Predictive Modeling in Excel
For predictive analytics, Excel? Really Really?
Usually, that is the first reaction I get when I bring the subject up.
When I show how we can explore Excel's versatile nature to create predictive models for our data science and analytics ventures, this is accompanied by an incredulous look.
If the stores around you started gathering consumer data, should they follow a data-based approach to sell their goods?
Let me ask you a question. Can their revenue/sales be predicted or the number of goods estimated?
Now you have to wonder how they are going to construct a complex mathematical model in the world that can predict these things?
And it may be beyond their reach to study analytics or recruit an analyst. The good news is here-they don't need to.
Without having to write complicated code that flies over most people's heads, Microsoft Excel gives us the opportunity to conjure predictive models.
In MS Excel, we can easily construct a simple model such as linear regression that can help us perform analysis in a few simple steps.
What is Linear Regression?
It is a linear approach to statistically model the relationship between the dependent variable (the variable you want to predict) and the independent variables (the factors used for predicting). Linear regression gives us an equation like this:
Y=M1*X1+M2*X2+.............+MnXn+C
Here, we have Y as our dependent variable, X’s are the independent variables and all M’s are the coefficients. Coefficients are basically the weights assigned to the features, based on their importance and C is the constant which is basically the intercept.

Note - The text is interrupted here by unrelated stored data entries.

`config.mk`:
```
export PLATFORM = sky130hd
export DESIGN_NAME = sysex_message_parser_unit
export DESIGN_NICKNAME = d
export VERILOG_FILES = /design/src/rtl/sxp_pkg.sv /design/src/rtl/sxp_fifo.sv /design/src/rtl/sxp_front.sv /design/src/rtl/sxp_back.sv /design/src/rtl/sysex_message_parser_unit.sv
export SDC_FILE = /design/constraint.sdc
export NUM_CORES = 1
export LEC_CHECK = 0
export ABC_CLOCK_PERIOD_IN_PS = 12000
export BUFFER_PORTS_ARGS = -buffer_cell sky130_fd_sc_hd__buf_2
export CELL_PAD_IN_SITES_DETAIL_PLACEMENT = 0
export CELL_PAD_IN_SITES_GLOBAL_PLACEMENT = 1
export CORE_MARGIN = 3
export CORE_UTILIZATION = 49
export CTS_BUF_LIST = sky130_fd_sc_hd__clkbuf_4 sky130_fd_sc_hd__clkbuf_8 sky130_fd_sc_hd__clkbuf_16
export DETAILED_ROUTE_END_ITERATION = 6
export GPL_TIMING_DRIVEN = 0
export PLACE_DENSITY_LB_ADDON = 0.05
export SYNTH_ARGS = -nofsm -noshare
export SYNTH_HDL_FRONTEND = slang
export SYNTH_SLANG_ARGS = --single-unit
```
`constraint.sdc`:
```
create_clock -name clk -period 12 [get_ports clk]
set_input_delay 2.4 -clock clk [delete_from_list [all_inputs] [get_ports clk]]
set_output_delay 2.4 -clock clk [all_outputs]
set_load 0.01 [all_outputs]
```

Getting the All-Important Analysis ToolPack Excel Add-in
To perform a regression analysis in Excel, we first need to enable Excel’s Analysis ToolPak Add-in. The Analysis ToolPak in Excel is an add-in program that provides data analysis tools for statistical and engineering analysis.

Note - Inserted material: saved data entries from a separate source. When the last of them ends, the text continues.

File: config.mk
export PLATFORM = sky130hd
export DESIGN_NAME = fraction_arith_reduce
export DESIGN_NICKNAME = d
export VERILOG_FILES = /design/src/sv/fra_pkg.sv /design/src/sv/fra_div.sv /design/src/sv/fraction_arith_reduce.sv
export SDC_FILE = /design/constraint.sdc
export NUM_CORES = 2
export LEC_CHECK = 0
export BUFFER_PORTS_ARGS = -buffer_cell sky130_fd_sc_hd__buf_2
export CORE_MARGIN = 8
export CORE_UTILIZATION = 51
export CTS_BUF_LIST = sky130_fd_sc_hd__clkbuf_2
export DETAILED_ROUTE_END_ITERATION = 10
export MAX_ROUTING_LAYER = met4
export PLACE_DENSITY_LB_ADDON = 0.2
export SYNTH_ARGS = -nofsm -noshare
export SYNTH_HDL_FRONTEND = slang
export SYNTH_SLANG_ARGS = --single-unit
File: constraint.sdc
create_clock -name clk -period 14 [get_ports clk]
set_input_delay 2.1 -clock clk [delete_from_list [all_inputs] [get_ports clk]]
set_output_delay 2.1 -clock clk [all_outputs]
set_load 0.02 [all_outputs]
File: src/sv/fra_pkg.sv
// ----------------------------------------------------------------------------
// Fraction arithmetic package
// Shared codes, sequencer states and the request/response structs of the
// shared divider.
// ----------------------------------------------------------------------------
`default_nettype none

package fra_pkg;

	// Operation codes carried in tuser of the input beat.
	localparam logic [1:0] KIND_ADD = 2'd0;
	localparam logic [1:0] KIND_SUB = 2'd1;
	localparam logic [1:0] KIND_MUL = 2'd2;
	localparam logic [1:0] KIND_DIV = 2'd3;

	// Status codes carried in tuser of the output beat.
	localparam logic [1:0] STATUS_OK       = 2'd0;
	localparam logic [1:0] STATUS_ZERO_DEN = 2'd1;
	localparam logic [1:0] STATUS_DIV_ZERO = 2'd2;

	// Widths of the divider operands.
	localparam int unsigned DIVIDEND_W = 32;
	localparam int unsigned DIVISOR_W  = 31;

	// Sequencer states.
	typedef enum logic [3:0] {
		ST_IDLE,
		ST_MUL0,
		ST_MUL1,
		ST_MUL2,
		ST_COMB,
		ST_CHECK,
		ST_WHOLE,
		ST_GCD,
		ST_NUM,
		ST_DEN,
		ST_DONE
	} state_t;

	// Request to the shared divider.
	typedef struct packed {
		logic                  start;
		logic [DIVIDEND_W-1:0] dividend;
		logic [DIVISOR_W-1:0]  divisor;
	} div_req_t;

	// Response of the shared divider; quotient and remainder hold while done.
	typedef struct packed {
		logic                  done;
		logic [DIVIDEND_W-1:0] quotient;
		logic [DIVIDEND_W-1:0] remainder;
	} div_rsp_t;

endpackage

`default_nettype wire

File: src/sv/fra_div.sv
// ----------------------------------------------------------------------------
// Shared restoring divider
// Unsigned 32-bit by 31-bit division, one quotient bit per cycle.
// ----------------------------------------------------------------------------
`default_nettype none

module fra_div (
	input  wire             clk,
	input  wire             arst_n,
	input  wire fra_pkg::div_req_t req,
	output fra_pkg::div_rsp_t rsp
);

	localparam int unsigned CNT_W = $clog2(fra_pkg::DIVIDEND_W);

	logic                            busy_q;
	logic                            done_q;
	logic [CNT_W-1:0]                cnt_q;
	logic [fra_pkg::DIVIDEND_W-1:0]  quo_q;
	logic [fra_pkg::DIVIDEND_W-1:0]  rem_q;
	logic [fra_pkg::DIVISOR_W-1:0]   dsr_q;
	logic [fra_pkg::DIVIDEND_W:0]    shifted;
	logic [fra_pkg::DIVIDEND_W:0]    diff;

	// One trial subtraction per cycle.
	assign shifted = {rem_q, quo_q[fra_pkg::DIVIDEND_W-1]};
	assign diff    = shifted - {2'b00, dsr_q};

	// Control: busy for one pass over the dividend bits, then a done pulse.
	always_ff @(posedge clk or negedge arst_n) begin
		if (!arst_n) begin
			busy_q <= 1'b0;
			done_q <= 1'b0;
			cnt_q  <= '0;
		end else begin
			done_q <= busy_q && (cnt_q == CNT_W'(fra_pkg::DIVIDEND_W - 1));
			if (req.start) begin
				busy_q <= 1'b1;
				cnt_q  <= '0;
			end else if (busy_q) begin
				cnt_q <= cnt_q + 1'b1;
				if (cnt_q == CNT_W'(fra_pkg::DIVIDEND_W - 1)) begin
					busy_q <= 1'b0;
				end
			end
		end
	end

	// Datapath: partial remainder and quotient shift together.
	always_ff @(posedge clk) begin
		if (req.start) begin
			quo_q <= req.dividend;
			rem_q <= '0;
			dsr_q <= req.divisor;
		end else if (busy_q) begin
			if (!diff[fra_pkg::DIVIDEND_W]) begin
				rem_q <= diff[fra_pkg::DIVIDEND_W-1:0];
				quo_q <= {quo_q[fra_pkg::DIVIDEND_W-2:0], 1'b1};
			end else begin
				rem_q <= shifted[fra_pkg::DIVIDEND_W-1:0];
				quo_q <= {quo_q[fra_pkg::DIVIDEND_W-2:0], 1'b0};
			end
		end
	end

	assign rsp.done      = done_q;
	assign rsp.quotient  = quo_q;
	assign rsp.remainder = rem_q;

endmodule

`default_nettype wire

File: src/sv/fraction_arith_reduce.sv
// ----------------------------------------------------------------------------
// Fraction arithmetic with reduction
// Adds, subtracts, multiplies or divides two signed 16-bit fractions, splits
// the magnitude into a whole part and a proper fraction, and reduces that
// fraction by its GCD found with the Euclid remainder loop.
//
//   Channel | Dir | tdata (low bit up)                          | tuser
//   s_axis  | in  | num_a, den_a, num_b, den_b (64 bits)        | kind (2)
//   m_axis  | out | negative, whole_part, frac_num, frac_den,   | status (2)
//           |     | two zero pad bits (96 bits)                 |
//
// An item with a zero denominator or a division by a zero fraction goes from
// accept straight to the result, and a zero result skips the divider. A full
// item uses the shared divider for the whole part, for each Euclid step and
// for the reduced numerator and denominator, so the one-bit-per-cycle shared
// divider sets its time.
// The input is ready only when idle.
// The result holds on m_axis until taken; reset clears the sequencer.
// ----------------------------------------------------------------------------
`default_nettype none

module fraction_arith_reduce (
	input  wire         clk,
	input  wire         arst_n,
	input  wire         s_axis_tvalid,
	output logic        s_axis_tready,
	input  wire  [63:0] s_axis_tdata,  // num_a, den_a, num_b, den_b
	input  wire  [1:0]  s_axis_tuser,  // kind
	output logic        m_axis_tvalid,
	input  wire         m_axis_tready,
	output logic [95:0] m_axis_tdata,  // negative, whole_part, frac_num, frac_den, pad
	output logic [1:0]  m_axis_tuser   // status
);

	fra_pkg::state_t   state_q, state_d;
	fra_pkg::div_req_t div_req;
	fra_pkg::div_rsp_t div_rsp;

	logic [1:0]         kind_q;
	logic signed [15:0] na_q, da_q, nb_q, db_q;
	logic signed [31:0] p0_q, p1_q, p2_q;
	logic signed [15:0] mul_a, mul_b;
	logic signed [31:0] mul_p;
	logic signed [32:0] top_c, abs_top;
	logic signed [31:0] bot_c, abs_bot;
	logic [31:0]        mag_top_q;
	logic [30:0]        mag_bot_q;
	logic [30:0]        y_q, g_q, frem_q;
	logic [30:0]        t_c;
	logic               err_den, err_div;
	logic [1:0]         status_q;
	logic               neg_q;
	logic [31:0]        whole_q;
	logic [29:0]        fnum_q;
	logic [30:0]        fden_q;

	fra_div u_div (
		.clk    (clk),
		.arst_n (arst_n),
		.req    (div_req),
		.rsp    (div_rsp)
	);

	// Input checks on the incoming beat.
	assign err_den = (s_axis_tdata[31:16] == 16'd0) || (s_axis_tdata[63:48] == 16'd0);
	assign err_div = (s_axis_tuser == fra_pkg::KIND_DIV) && (s_axis_tdata[47:32] == 16'd0);

	// Shared multiplier operand selection per product step.
	always_comb begin
		mul_a = na_q;
		mul_b = db_q;
		case (state_q)
			fra_pkg::ST_MUL0: begin
				mul_a = na_q;
				mul_b = (kind_q == fra_pkg::KIND_MUL) ? nb_q : db_q;
			end
			fra_pkg::ST_MUL1: begin
				mul_a = (kind_q == fra_pkg::KIND_MUL) ? db_q : nb_q;
				mul_b = da_q;
			end
			default: begin
				mul_a = da_q;
				mul_b = db_q;
			end
		endcase
	end
	assign mul_p = mul_a * mul_b;

	// Combine the products into one signed fraction and take magnitudes.
	always_comb begin
		case (kind_q)
			fra_pkg::KIND_ADD: top_c = {p0_q[31], p0_q} + {p1_q[31], p1_q};
			fra_pkg::KIND_SUB: top_c = {p0_q[31], p0_q} - {p1_q[31], p1_q};
			default:           top_c = {p0_q[31], p0_q};
		endcase
		bot_c   = (kind_q == fra_pkg::KIND_ADD || kind_q == fra_pkg::KIND_SUB) ? p2_q : p1_q;
		abs_top = top_c[32] ? -top_c : top_c;
		abs_bot = bot_c[31] ? -bot_c : bot_c;
	end

	assign t_c = div_rsp.remainder[30:0];

	// Sequencer: next state and divider requests.
	always_comb begin
		state_d          = state_q;
		div_req.start    = 1'b0;
		div_req.dividend = mag_top_q;
		div_req.divisor  = mag_bot_q;
		case (state_q)
			fra_pkg::ST_IDLE: begin
				if (s_axis_tvalid) begin
					state_d = (err_den || err_div) ? fra_pkg::ST_DONE : fra_pkg::ST_MUL0;
				end
			end
			fra_pkg::ST_MUL0: state_d = fra_pkg::ST_MUL1;
			fra_pkg::ST_MUL1: state_d = fra_pkg::ST_MUL2;
			fra_pkg::ST_MUL2: state_d = fra_pkg::ST_COMB;
			fra_pkg::ST_COMB: state_d = fra_pkg::ST_CHECK;
			fra_pkg::ST_CHECK: begin
				if (mag_top_q == 32'd0) begin
					state_d = fra_pkg::ST_DONE;
				end else begin
					div_req.start = 1'b1;
					state_d       = fra_pkg::ST_WHOLE;
				end
			end
			fra_pkg::ST_WHOLE: begin
				if (div_rsp.done) begin
					if (div_rsp.remainder == 32'd0) begin
						state_d = fra_pkg::ST_DONE;
					end else begin
						div_req.start    = 1'b1;
						div_req.dividend = {1'b0, mag_bot_q};
						div_req.divisor  = t_c;
						state_d          = fra_pkg::ST_GCD;
					end
				end
			end
			fra_pkg::ST_GCD: begin
				if (div_rsp.done) begin
					div_req.start = 1'b1;
					if (t_c == 31'd0) begin
						div_req.dividend = {1'b0, frem_q};
						div_req.divisor  = y_q;
						state_d          = fra_pkg::ST_NUM;
					end else begin
						div_req.dividend = {1'b0, y_q};
						div_req.divisor  = t_c;
					end
				end
			end
			fra_pkg::ST_NUM: begin
				if (div_rsp.done) begin
					div_req.start    = 1'b1;
					div_req.dividend = {1'b0, mag_bot_q};
					div_req.divisor  = g_q;
					state_d          = fra_pkg::ST_DEN;
				end
			end
			fra_pkg::ST_DEN: begin
				if (div_rsp.done) begin
					state_d = fra_pkg::ST_DONE;
				end
			end
			fra_pkg::ST_DONE: begin
				if (m_axis_tready) begin
					state_d = fra_pkg::ST_IDLE;
				end
			end
			default: state_d = fra_pkg::ST_IDLE;
		endcase
	end

	// State register.
	always_ff @(posedge clk or negedge arst_n) begin
		if (!arst_n) begin
			state_q <= fra_pkg::ST_IDLE;
		end else begin
			state_q <= state_d;
		end
	end

	// Datapath registers.
	always_ff @(posedge clk) begin
		case (state_q)
			fra_pkg::ST_IDLE: begin
				kind_q   <= s_axis_tuser;
				na_q     <= s_axis_tdata[15:0];
				da_q     <= s_axis_tdata[31:16];
				nb_q     <= s_axis_tdata[47:32];
				db_q     <= s_axis_tdata[63:48];
				status_q <= err_den ? fra_pkg::STATUS_ZERO_DEN :
				            err_div ? fra_pkg::STATUS_DIV_ZERO : fra_pkg::STATUS_OK;
				neg_q    <= 1'b0;
				whole_q  <= '0;
				fnum_q   <= '0;
				fden_q   <= 31'd1;
			end
			fra_pkg::ST_MUL0: p0_q <= mul_p;
			fra_pkg::ST_MUL1: p1_q <= mul_p;
			fra_pkg::ST_MUL2: p2_q <= mul_p;
			fra_pkg::ST_COMB: begin
				mag_top_q <= abs_top[31:0];
				mag_bot_q <= abs_bot[30:0];
				neg_q     <= (top_c != 33'sd0) && (top_c[32] ^ bot_c[31]);
			end
			fra_pkg::ST_WHOLE: begin
				if (div_rsp.done) begin
					whole_q <= div_rsp.quotient;
					frem_q  <= t_c;
					y_q     <= t_c;
				end
			end
			fra_pkg::ST_GCD: begin
				if (div_rsp.done) begin
					y_q <= t_c;
					if (t_c == 31'd0) begin
						g_q <= y_q;
					end
				end
			end
			fra_pkg::ST_NUM: begin
				if (div_rsp.done) begin
					fnum_q <= div_rsp.quotient[29:0];
				end
			end
			fra_pkg::ST_DEN: begin
				if (div_rsp.done) begin
					fden_q <= div_rsp.quotient[30:0];
				end
			end
			default: begin
			end
		endcase
	end

	// Handshakes and packed result.
	assign s_axis_tready = (state_q == fra_pkg::ST_IDLE);
	assign m_axis_tvalid = (state_q == fra_pkg::ST_DONE);
	assign m_axis_tdata  = {2'b00, fden_q, fnum_q, whole_q, neg_q};
	assign m_axis_tuser  = status_q;

endmodule

`default_nettype wire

To add it in your workbook, follow these steps.
Step 1 – Excel Options
Go to Files -> Options:
Step 2 – Locate Analytics ToolPak
Go to Add-ins on the left panel -> Manage Excel Add-ins -> Go:
Step 3 – Add Analytics ToolPak
Select the “Analysis ToolPak” and press OK:
You have successfully added the Analysis ToolPak in Excel! You can check it by going to the Data bar in the Ribbon.
Let’s start building our predictive model in Excel!

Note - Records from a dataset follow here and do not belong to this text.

==> src/rtl/core/ffra_table.sv <==
// ----------------------------------------------------------------------------
// ffra_table
// Free table storage: one write port, one read port, registered read data.
// ----------------------------------------------------------------------------
module ffra_table #(
    parameter int FREE_SLOTS = ffra_pkg::FREE_SLOTS_DEFAULT,
    localparam int AW = (FREE_SLOTS > 1) ? $clog2(FREE_SLOTS) : 1
) (
    input  logic            i_clk,
    input  logic            i_we,
    input  logic [AW-1:0]   i_waddr,
    input  ffra_pkg::t_entry i_wdata,
    input  logic [AW-1:0]   i_raddr,
    output ffra_pkg::t_entry o_rdata
);

    ffra_pkg::t_entry mem [FREE_SLOTS];
    ffra_pkg::t_entry r_rdata;

    always_ff @(posedge i_clk) begin
        if (i_we) begin
            mem[i_waddr] <= i_wdata;
        end
        r_rdata <= mem[i_raddr];
    end

    assign o_rdata = r_rdata;

endmodule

Implementing Linear Regression in Excel
Here is the problem statement we will be working with:
"The company Apple wants to predict the price of I-Pad by considering the following factors Screen(type), Storage capacity, Connectivity(type) and Gen"
->Encode the data in order to perform the regression analysis: Assigning numeric value to categorical data set.
Step 1 – Select Regression
Go to Data -> Data Analysis:
Go to Data Analysis in the Data ToolPak, select Regression and press OK:
Step 2 – Select Options
In this step, we will select some of the options necessary for our analysis, such as :
- Input y range – The range of independent factor
- Input x range – The range of dependent factors
- Output range – The range of cells where you want to display the results
Analyzing our Predictive Model’s Results in Excel
The easy part was applying the linear regression model. Now comes the tricky part of our study, interpreting the outcomes of the predictive model in Excel.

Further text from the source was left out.